Prós e contras da neutralidade

Do Jornal Cruzeiro do Sul


Notícia publicada na edição de 19/10/2010 do Jornal Cruzeiro do Sul, na página 3 do caderno A - o conteúdo da edição impressa na internet é atualizado diariamente após as 12h.

A independência formal do PV já era esperada, em respeito aos eleitores que acreditaram em Marina como alternativa real para as opções apresentadas ao país
A opção do Partido Verde pela neutralidade no segundo turno é, antes de tudo, uma vitória pessoal de Marina Silva, costurada previamente na reunião com a executiva nacional do partido, na quarta-feira, 13/10, em São Paulo.
Marina usou o peso de seus 20 milhões de votos para conseguir que a imparcialidade prevalecesse como posição oficial do PV, contra a vontade de lideranças como Fernando Gabeira, que não escondia sua predileção pelo apoio a José Serra (PSDB).
Gabeira e Alfredo Sirkis, presidente do PV fluminense, protagonizaram uma das alianças mais insólitas do primeiro turno, com o PSDB, DEM e PPS. Candidato ao governo do Rio, Gabeira teve um tucano (Márcio Fortes) como vice na chapa e, embora oficialmente trabalhasse pela eleição de Marina, foi considerado um dos aliados de Serra mais produtivos no Estado.
No primeiro turno eleitoral, o PV manteve acordos regionais com o PSDB, DEM ou PPS em sete Estados, e com o PT em cinco. Nos três maiores colégios eleitorais (Minas, São Paulo e Rio), o partido está mais próximo dos peessedebistas, razão pela qual o apoio a Serra era tido como certo por setores do PV e observadores externos.
Exatamente por isso, do ponto de vista dos candidatos envolvidos na corrida presidencial, talvez a opção pela neutralidade tenha decepcionado mais José Serra. Mas tanto ele quanto Dilma não têm de que reclamar: afinal, se é ruim não poder contar com o apoio de Marina e do PV, ao menos serve como consolo a constatação de tanto o partido quanto ela, pessoalmente - e ela, pessoalmente, tem muito mais força do que a sigla que representa - também não apoiarão o adversário.
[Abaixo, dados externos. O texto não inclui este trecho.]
--- src/verilog/dtmr_channel.sv ---
// one 6-bit down counter with tap select, one-shot or auto-reload
// assumes load strobes and reload level come from logic on sys_clk_i
`timescale 1ns/1ps
module dtmr_channel #(
	parameter logic [2:0] SEL_RST = 3'h1
) (
	input  wire logic                sys_clk_i,
	input  wire logic                reset_n_i,
	input  wire logic                wdt_reset_i,
	input  wire dtmr_pkg::dtmr_load_t load_i,
	input  wire logic                reload_i,
	input  wire logic [7:0]          ticks_i,
	output logic [5:0]               count_o,
	output logic [2:0]               sel_o,
	output logic                     running_o,
	output logic                     uflow_o
);
	import dtmr_pkg::*;

	dtmr_chan_state_t s;
	dtmr_chan_state_t next_s;

	always_comb begin
		next_s          = s;
		next_s.uflow    = 1'b0;
		next_s.reload_q = reload_i;
		// a load not yet followed by an underflow: dropping reload stops now
		if (s.reload_q && !reload_i && s.armed) begin
			next_s.running = 1'b0;
		end
		if (s.running && ticks_i[s.sel]) begin
			next_s.count = 6'(s.count - 6'h01);
			if (s.count == DTMR_ZERO) begin
				next_s.uflow = 1'b1;
				next_s.armed = 1'b0;
				next_s.count = DTMR_UFLOW_VAL;
				if (!reload_i) begin
					next_s.running = 1'b0;
				end
			end
		end
		if (load_i.strobe) begin
			next_s.count   = load_i.operand[DTMR_VAL_MSB:0];
			next_s.sel     = load_i.operand[DTMR_SEL_MSB:DTMR_SEL_LSB];
			next_s.running = 1'b1;
			next_s.armed   = 1'b1;
		end
		// watchdog leaves the tap selection alone
		if (wdt_reset_i) begin
			next_s.count    = DTMR_COUNT_RST;
			next_s.running  = 1'b0;
			next_s.armed    = 1'b0;
			next_s.reload_q = 1'b0;
			next_s.uflow    = 1'b0;
		end
	end

	always_ff @(posedge sys_clk_i or negedge reset_n_i) begin
		if (!reset_n_i) begin
			s <= '{count: DTMR_COUNT_RST, sel: SEL_RST, default: 1'b0};
		end else begin
			s <= next_s;
		end
	end

	assign count_o   = s.count;
	assign sel_o     = s.sel;
	assign running_o = s.running;
	assign uflow_o   = s.uflow;
endmodule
Em amplo sentido, entretanto, a neutralidade é apenas retórica, e se aplica unicamente à agremiação partidária, já que os militantes foram liberados para, enquanto cidadãos e sem usar o nome do partido, declarar apoio conforme sua preferência pessoal.
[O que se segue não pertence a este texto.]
`src/logic/sensor_seq_params.svh`:
```
`ifndef SENSOR_SEQ_PARAMS_SVH
`define SENSOR_SEQ_PARAMS_SVH
// ==========================================================
// Register map
`define ADDR_SEQ_CTRL 4'h0
`define ADDR_PIX_COUNT 4'h1
`define ADDR_LINE_COUNT 4'h2
`define ADDR_EXPOSURE 4'h3
`define ADDR_COL_START 4'h4
`define ADDR_READ_ROW 4'h5
`define ADDR_RESET_ROW 4'h6
`define ADDR_ARRAY_CTRL 4'h7
`define ADDR_AMP_CTRL 4'h8
`define ADDR_OFS_COARSE 4'h9
`define ADDR_OFS_FINE 4'ha
`define ADDR_CONV_CTRL 4'hb
// ==========================================================
// Field positions in the sequencer control word
`define SEQ_SHUTTER 0
`define SEQ_FRAME_CAL 1
`define SEQ_LINE_CAL 2
`define SEQ_PRECHARGE 3
`define SEQ_COL_DIV_LO 4
`define SEQ_SNAP_DIV_LO 6
`define SEQ_MS_LEVEL_LO 8
`define SEQ_MS_ENABLE 10
`define SEQ_EXT_RESET 11
// ==========================================================
// Reset values: every register clears to zero
`define RST_12 12'h000
`define RST_11 11'h000
`define RST_8 8'h00
`define RST_7 7'h00
`define RST_3 3'h0
// ==========================================================
// Divider terminal counts, period minus one in pixel clocks
`define SNAP_DIV_32 8'h1f
`define SNAP_DIV_64 8'h3f
`define SNAP_DIV_128 8'h7f
`define SNAP_DIV_256 8'hff
`define COL_DIV_4 5'h03
`define COL_DIV_8 5'h07
`define COL_DIV_16 5'h0f
`define COL_DIV_32 5'h1f
`endif

```
`src/logic/sensor_seq_pkg.sv`:
```
`include "sensor_seq_params.svh"
package sensor_seq_pkg;
  typedef enum logic [3:0] {
    PH_IDLE = 4'b0001,
    PH_EXPOSE = 4'b0010,
    PH_HOLD = 4'b0100,
    PH_READ = 4'b1000
  } phase_t;

  typedef struct packed {
    logic [11:0] seqCtrl;
    logic [11:0] pixCount;
    logic [11:0] lineCount;
    logic [11:0] exposure;
    logic [10:0] colStart;
    logic [10:0] readRow;
    logic [10:0] resetRow;
    logic [7:0] arrayCtrl;
    logic [6:0] ampCtrl;
    logic [6:0] ofsCoarse;
    logic [6:0] ofsFine;
    logic [2:0] convCtrl;
    phase_t phase;
    logic [7:0] snapPre;
    logic [4:0] colPre;
    logic [11:0] expCnt;
    logic [11:0] rowIdx;
    logic [11:0] pixCnt;
    logic readActive;
    logic firstRow;
    logic pixelValid;
    logic rowSync;
    logic lastLine;
    logic calFast;
    logic calSlow;
    logic globalReset;
    logic sampleAll;
    logic timeout;
    logic snapTick;
    logic colTick;
  } state_t;
endpackage

```
`src/logic/sensor_sequencer_control_regs.sv`:
```
// How it works
// - Snapshot mode exposes all pixels together, then reads rows one by one.
// - Snapshot start resets whole array; stop samples all pixels into storage.
// - Snapshot start ignored during readout; frame start still opens readout during exposure.
// - Frame-start pulse begins readout of a new frame.
// - Each row-step during readout selects next row and starts its blanking and column sync.
// - Sequencer makes internal control pulses, timed by register contents.
// - Every register clears to zero at reset.
// - Sequencer bit 0: zero snapshot shutter, one rolling shutter.
// - Output amplifier calibrated in every row blanking.
// - Fast calibration completes in one pulse; slow gives small increments.
// - First row of frame uses frame cal mode; later rows line mode.
// - Bit 3 continuous precharge; bits 5:4 column, 7:6 snapshot granularity.
// - Bits 9:8 multislope level, bit 10 enable, bit 11 external level.
// - Pixel count twelve bits; column start eleven bits.
// - Array bits 0,1 test drive; bit 2 column, bit 5 row subsample.
// - Array bits 3,4 swap column pairs; bits 6,7 swap row pairs.
// - Amplifier bits 3:0 gain, 4 unity, 5 second output, 6 low standby.
// - Converter bit 0 low tristates, bit 1 low gamma, bit 2 inverts.
// - Snapshot tick period is 32, 64, 128 or 256 pixel clocks.
// - Column sequencer tick is pixel clock divided by 4, 8, 16 or 32.
// - Exposure ticks counted after start; timeout pulse when count equals exposure.
`timescale 1ns/1ps
`default_nettype none
`include "sensor_seq_params.svh"
module sensor_sequencer_control_regs (
  input wire logic clk,
  input wire logic sys_rst,
  input wire logic regWrEn,
  input wire logic [3:0] regAddr,
  input wire logic [11:0] regWrData,
  input wire logic frameStart,
  input wire logic rowStep,
  input wire logic snapStart,
  input wire logic snapStop,
  output logic exposing,
  output logic globalReset,
  output logic sampleAll,
  output logic expTimeout,
  output logic readActive,
  output logic rowSync,
  output logic pixelValid,
  output logic lastLine,
  output logic calFast,
  output logic calSlow,
  output logic snapshotTick,
  output logic columnTick,
  output logic shutterRolling,
  output logic continuous_precharge,
  output logic [1:0] multislopeLevel,
  output logic multislope_enable,
  output logic external_reset_level,
  output logic [11:0] pixel_count_value,
  output logic [11:0] line_count_value,
  output logic [10:0] columnStart,
  output logic [10:0] read_row_start_value,
  output logic [10:0] reset_row_start_value,
  output logic testEven,
  output logic testOdd,
  output logic column_subsample,
  output logic column_pair_swap_a,
  output logic column_pair_swap_b,
  output logic row_subsample,
  output logic row_pair_swap_a,
  output logic row_pair_swap_b,
  output logic [3:0] ampGain,
  output logic ampUnity,
  output logic ampSecondOut,
  output logic ampActive,
  output logic [6:0] offsetCoarse,
  output logic [6:0] offsetFine,
  output logic output_bus_drive,
  output logic gammaOn,
  output logic output_invert
);
  sensor_seq_pkg::state_t s_ff;
  sensor_seq_pkg::state_t nxt_s;
  logic [7:0] snapDiv;
  logic [4:0] colDiv;
  logic [11:0] expNext;

  // ==========================================================
  // Divider terminal counts
  always_comb begin
    case (s_ff.seqCtrl[`SEQ_SNAP_DIV_LO +: 2])
      2'b00: snapDiv = `SNAP_DIV_32;
      2'b01: snapDiv = `SNAP_DIV_64;
      2'b10: snapDiv = `SNAP_DIV_128;
      default: snapDiv = `SNAP_DIV_256;
    endcase
    case (s_ff.seqCtrl[`SEQ_COL_DIV_LO +: 2])
      2'b00: colDiv = `COL_DIV_4;
      2'b01: colDiv = `COL_DIV_8;
      2'b10: colDiv = `COL_DIV_16;
      default: colDiv = `COL_DIV_32;
    endcase
  end

  // ==========================================================
  // Next state
  always_comb begin
    nxt_s = s_ff;
    expNext = s_ff.expCnt + 12'h001;
    nxt_s.rowSync = 1'b0;
    nxt_s.lastLine = 1'b0;
    nxt_s.calFast = 1'b0;
    nxt_s.calSlow = 1'b0;
    nxt_s.globalReset = 1'b0;
    nxt_s.sampleAll = 1'b0;
    nxt_s.timeout = 1'b0;
    // Register port; reserved addresses fall through untouched
    if (regWrEn) begin
      case (regAddr)
        `ADDR_SEQ_CTRL: nxt_s.seqCtrl = regWrData;
        `ADDR_PIX_COUNT: nxt_s.pixCount = regWrData;
        `ADDR_LINE_COUNT: nxt_s.lineCount = regWrData;
        `ADDR_EXPOSURE: nxt_s.exposure = regWrData;
        `ADDR_COL_START: nxt_s.colStart = regWrData[10:0];
        `ADDR_READ_ROW: nxt_s.readRow = regWrData[10:0];
        `ADDR_RESET_ROW: nxt_s.resetRow = regWrData[10:0];
        `ADDR_ARRAY_CTRL: nxt_s.arrayCtrl = regWrData[7:0];
        `ADDR_AMP_CTRL: nxt_s.ampCtrl = regWrData[6:0];
        `ADDR_OFS_COARSE: nxt_s.ofsCoarse = regWrData[6:0];
        `ADDR_OFS_FINE: nxt_s.ofsFine = regWrData[6:0];
        `ADDR_CONV_CTRL: nxt_s.convCtrl = regWrData[2:0];
        default: nxt_s.convCtrl = s_ff.convCtrl;
      endcase
    end
    // Free-running prescalers; snapshot one restarts at exposure start
    nxt_s.snapTick = (s_ff.snapPre == snapDiv);
    nxt_s.snapPre = nxt_s.snapTick ? 8'h00 : s_ff.snapPre + 8'h01;
    nxt_s.colTick = (s_ff.colPre == colDiv);
    nxt_s.colPre = nxt_s.colTick ? 5'h00 : s_ff.colPre + 5'h01;
    // Snapshot shutter sequence
    case (s_ff.phase)
      sensor_seq_pkg::PH_IDLE: begin
        // Rolling mode never enters exposure; start is simply ignored
        if (snapStart && !s_ff.seqCtrl[`SEQ_SHUTTER] && !s_ff.readActive) begin
          nxt_s.phase = sensor_seq_pkg::PH_EXPOSE;
          nxt_s.globalReset = 1'b1;
          nxt_s.expCnt = 12'h000;
          nxt_s.snapPre = 8'h00;
          nxt_s.snapTick = 1'b0;
        end
      end
      sensor_seq_pkg::PH_EXPOSE: begin
        if (s_ff.snapTick) begin
          nxt_s.expCnt = expNext;
          nxt_s.timeout = (expNext == s_ff.exposure);
        end
        if (snapStop) begin
          nxt_s.phase = sensor_seq_pkg::PH_HOLD;
          nxt_s.sampleAll = 1'b1;
        end
      end
      sensor_seq_pkg::PH_HOLD: begin
        if (frameStart) begin
          nxt_s.phase = sensor_seq_pkg::PH_READ;
        end
      end
      sensor_seq_pkg::PH_READ: begin
        if (s_ff.lastLine) begin
          nxt_s.phase = sensor_seq_pkg::PH_IDLE;
        end
      end
      default: nxt_s.phase = sensor_seq_pkg::PH_IDLE;
    endcase
    // Row readout, common to both shutters
    if (frameStart) begin
      nxt_s.readActive = 1'b1;
      nxt_s.rowIdx = 12'h000;
      nxt_s.firstRow = 1'b1;
    end else if (rowStep && s_ff.readActive) begin
      nxt_s.rowSync = 1'b1;
      nxt_s.pixelValid = 1'b1;
      nxt_s.pixCnt = 12'h000;
      nxt_s.firstRow = 1'b0;
      // Calibration mode: frame bit on first row, line bit after
      if (s_ff.firstRow ? s_ff.seqCtrl[`SEQ_FRAME_CAL] : s_ff.seqCtrl[`SEQ_LINE_CAL]) begin
        nxt_s.calSlow = 1'b1;
      end else begin
        nxt_s.calFast = 1'b1;
      end
      if (s_ff.rowIdx == s_ff.lineCount) begin
        nxt_s.lastLine = 1'b1;
        nxt_s.readActive = 1'b0;
      end else begin
        nxt_s.rowIdx = s_ff.rowIdx + 12'h001;
      end
    end
    // Two pixels per cycle, so the count is half the window width
    if (s_ff.pixelValid && !s_ff.rowSync) begin
      if (s_ff.pixCnt == s_ff.pixCount) begin
        nxt_s.pixelValid = 1'b0;
      end else begin
        nxt_s.pixCnt = s_ff.pixCnt + 12'h001;
      end
    end
  end

  // ==========================================================
  // State register
  always_ff @(posedge clk) begin
    if (sys_rst) begin
      s_ff <= '0;
      s_ff.phase <= sensor_seq_pkg::PH_IDLE;
    end else begin
      s_ff <= nxt_s;
    end
  end

  // ==========================================================
  // Outputs straight from the state flops
  assign exposing = (s_ff.phase == sensor_seq_pkg::PH_EXPOSE);
  assign globalReset = s_ff.globalReset;
  assign sampleAll = s_ff.sampleAll;
  assign expTimeout = s_ff.timeout;
  assign readActive = s_ff.readActive;
  assign rowSync = s_ff.rowSync;
  assign pixelValid = s_ff.pixelValid;
  assign lastLine = s_ff.lastLine;
  assign calFast = s_ff.calFast;
  assign calSlow = s_ff.calSlow;
  assign snapshotTick = s_ff.snapTick;
  assign columnTick = s_ff.colTick;
  assign shutterRolling = s_ff.seqCtrl[`SEQ_SHUTTER];
  assign continuous_precharge = s_ff.seqCtrl[`SEQ_PRECHARGE];
  assign multislopeLevel = s_ff.seqCtrl[`SEQ_MS_LEVEL_LO +: 2];
  // Enable only meaningful under the snapshot shutter
  assign multislope_enable = s_ff.seqCtrl[`SEQ_MS_ENABLE] & ~s_ff.seqCtrl[`SEQ_SHUTTER];
  assign external_reset_level = s_ff.seqCtrl[`SEQ_EXT_RESET];
  assign pixel_count_value = s_ff.pixCount;
  assign line_count_value = s_ff.lineCount;
  assign columnStart = s_ff.colStart;
  assign read_row_start_value = s_ff.readRow;
  assign reset_row_start_value = s_ff.resetRow;
  assign testEven = s_ff.arrayCtrl[0];
  assign testOdd = s_ff.arrayCtrl[1];
  assign column_subsample = s_ff.arrayCtrl[2];
  assign column_pair_swap_a = s_ff.arrayCtrl[3];
  assign column_pair_swap_b = s_ff.arrayCtrl[4];
  assign row_subsample = s_ff.arrayCtrl[5];
  assign row_pair_swap_a = s_ff.arrayCtrl[6];
  assign row_pair_swap_b = s_ff.arrayCtrl[7];
  assign ampGain = s_ff.ampCtrl[3:0];
  assign ampUnity = s_ff.ampCtrl[4];
  assign ampSecondOut = s_ff.ampCtrl[5];
  assign ampActive = s_ff.ampCtrl[6];
  assign offsetCoarse = s_ff.ofsCoarse;
  assign offsetFine = s_ff.ofsFine;
  assign output_bus_drive = s_ff.convCtrl[0];
  assign gammaOn = ~s_ff.convCtrl[1];
  assign output_invert = s_ff.convCtrl[2];
endmodule
`default_nettype wire

```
Marina, acredita-se, será uma das poucas figuras de proa do PV que preferirão manter-se efetivamente neutras. É tido como certo - entre outros - o engajamento de lideranças regionais como Zequinha Sarney (Maranhão) e Gilberto Gil (Bahia) na candidatura Dilma, além do já citado Gabeira e José Luiz Penna, presidente nacional do PV e deputado federal eleito por SP, na candidatura Serra.
A independência formal do PV já era esperada, em respeito aos eleitores que acreditaram em Marina como alternativa real para as opções “conservadoras” (na definição da ex-candidata) apresentadas ao país. Presumiu-se que especialmente os jovens simpáticos à “terceira via” ambientalista ficariam chocados na hipótese de um engajamento de Marina no segundo turno.
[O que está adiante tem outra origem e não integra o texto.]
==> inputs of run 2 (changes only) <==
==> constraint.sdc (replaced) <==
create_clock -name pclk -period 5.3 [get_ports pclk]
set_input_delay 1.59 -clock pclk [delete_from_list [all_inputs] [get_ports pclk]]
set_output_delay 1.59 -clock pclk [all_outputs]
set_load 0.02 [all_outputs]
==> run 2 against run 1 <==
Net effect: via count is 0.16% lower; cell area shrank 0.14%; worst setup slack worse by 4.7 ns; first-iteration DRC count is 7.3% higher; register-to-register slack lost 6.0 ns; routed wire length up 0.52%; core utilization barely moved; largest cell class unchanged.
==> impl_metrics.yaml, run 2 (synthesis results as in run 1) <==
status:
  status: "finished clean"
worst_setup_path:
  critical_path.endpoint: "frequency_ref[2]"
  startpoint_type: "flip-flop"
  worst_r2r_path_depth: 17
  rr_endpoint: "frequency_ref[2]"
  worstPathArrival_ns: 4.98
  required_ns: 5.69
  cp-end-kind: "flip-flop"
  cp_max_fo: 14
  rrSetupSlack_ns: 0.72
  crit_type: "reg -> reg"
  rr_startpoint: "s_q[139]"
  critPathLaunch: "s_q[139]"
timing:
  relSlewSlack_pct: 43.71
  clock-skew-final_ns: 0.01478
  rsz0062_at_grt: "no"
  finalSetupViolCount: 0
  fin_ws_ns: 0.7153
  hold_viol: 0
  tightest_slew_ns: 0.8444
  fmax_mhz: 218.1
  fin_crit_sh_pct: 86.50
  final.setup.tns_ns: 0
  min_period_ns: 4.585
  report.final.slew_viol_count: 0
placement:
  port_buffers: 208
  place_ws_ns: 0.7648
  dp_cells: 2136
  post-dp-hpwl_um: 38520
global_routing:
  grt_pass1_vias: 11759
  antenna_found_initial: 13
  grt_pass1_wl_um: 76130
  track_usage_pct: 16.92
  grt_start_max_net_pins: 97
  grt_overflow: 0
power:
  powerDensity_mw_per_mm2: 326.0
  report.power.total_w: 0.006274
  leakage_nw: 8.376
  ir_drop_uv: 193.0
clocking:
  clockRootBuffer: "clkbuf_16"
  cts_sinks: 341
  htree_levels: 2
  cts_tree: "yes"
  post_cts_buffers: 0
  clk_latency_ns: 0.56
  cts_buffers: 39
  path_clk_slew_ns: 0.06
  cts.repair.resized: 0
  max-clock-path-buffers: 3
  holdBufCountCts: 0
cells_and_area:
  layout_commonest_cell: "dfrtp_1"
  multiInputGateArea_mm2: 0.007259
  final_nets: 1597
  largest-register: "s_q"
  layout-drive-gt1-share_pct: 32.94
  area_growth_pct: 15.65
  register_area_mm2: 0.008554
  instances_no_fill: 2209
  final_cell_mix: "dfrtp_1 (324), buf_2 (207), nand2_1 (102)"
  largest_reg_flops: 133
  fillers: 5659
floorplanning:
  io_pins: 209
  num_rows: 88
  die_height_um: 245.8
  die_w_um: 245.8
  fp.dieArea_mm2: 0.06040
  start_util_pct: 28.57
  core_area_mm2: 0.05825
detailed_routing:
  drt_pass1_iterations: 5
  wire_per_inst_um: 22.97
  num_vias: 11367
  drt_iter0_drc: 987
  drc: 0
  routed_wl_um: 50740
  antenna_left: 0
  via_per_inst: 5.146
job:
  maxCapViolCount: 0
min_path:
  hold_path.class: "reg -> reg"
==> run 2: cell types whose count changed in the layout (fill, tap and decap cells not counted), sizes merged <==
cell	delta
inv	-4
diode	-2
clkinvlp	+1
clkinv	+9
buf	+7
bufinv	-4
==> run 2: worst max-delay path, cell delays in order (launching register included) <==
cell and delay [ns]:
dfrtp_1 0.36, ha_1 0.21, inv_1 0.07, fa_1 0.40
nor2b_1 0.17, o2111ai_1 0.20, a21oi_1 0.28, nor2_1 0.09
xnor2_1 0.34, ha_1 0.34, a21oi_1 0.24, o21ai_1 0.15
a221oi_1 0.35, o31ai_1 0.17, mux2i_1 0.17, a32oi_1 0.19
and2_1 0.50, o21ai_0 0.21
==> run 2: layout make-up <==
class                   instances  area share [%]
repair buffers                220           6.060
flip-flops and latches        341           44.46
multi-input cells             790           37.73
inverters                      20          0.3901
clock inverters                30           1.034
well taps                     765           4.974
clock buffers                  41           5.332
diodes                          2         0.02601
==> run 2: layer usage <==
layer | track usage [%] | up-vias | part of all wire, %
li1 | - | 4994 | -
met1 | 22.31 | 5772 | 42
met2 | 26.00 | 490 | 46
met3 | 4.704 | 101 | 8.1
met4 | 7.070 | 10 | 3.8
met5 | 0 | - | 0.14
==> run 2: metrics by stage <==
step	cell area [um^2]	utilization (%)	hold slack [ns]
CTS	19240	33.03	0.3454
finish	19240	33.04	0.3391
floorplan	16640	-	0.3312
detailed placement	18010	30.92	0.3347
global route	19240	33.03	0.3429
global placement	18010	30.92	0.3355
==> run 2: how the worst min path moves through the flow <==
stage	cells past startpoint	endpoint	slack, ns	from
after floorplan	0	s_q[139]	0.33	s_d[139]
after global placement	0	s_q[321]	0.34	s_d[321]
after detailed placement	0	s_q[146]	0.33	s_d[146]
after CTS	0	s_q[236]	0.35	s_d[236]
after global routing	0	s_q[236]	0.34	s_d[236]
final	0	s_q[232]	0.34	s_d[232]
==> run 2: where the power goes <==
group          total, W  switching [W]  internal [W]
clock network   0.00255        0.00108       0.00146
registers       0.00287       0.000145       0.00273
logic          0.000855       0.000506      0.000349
Mas a opção pela neutralidade também tem seu lado negativo, que é a possibilidade de os eleitores mais politizados de Marina - e menos puristas, por assim dizer - interpretarem o distanciamento verde como omissão, falta de opinião ou uma forma conveniente de lavar as mãos. Nesse universo repleto de paradoxos da política, nem sempre o isolamento é a melhor alternativa, até porque a ausência de uma posição definida não deixa de ser, de forma sutil porém sensível, uma posição.
Sobre isso, é interessante notar que a última pesquisa DataFolha sobre intenções de voto mostrou que apenas 12% dos eleitores se declaram indefinidos. Isso indica que a esmagadora maioria dos 19,33% que votaram em Marina no primeiro turno já tomaram partido de Dilma ou de Serra - e talvez sonhassem com a possibilidade de ver sua candidata fazendo o mesmo.
Marina, de toda forma, preserva intocada sua imagem para 2014, o que pode ser bom ou ruim, dependendo da forma que ela utilizar seu capital político e das circunstâncias do novo governo, que tanto podem valorizá-la quanto ofuscá-la, pela absorção (a esta altura, até previsível) de suas principais propostas. Quatro anos é muito tempo.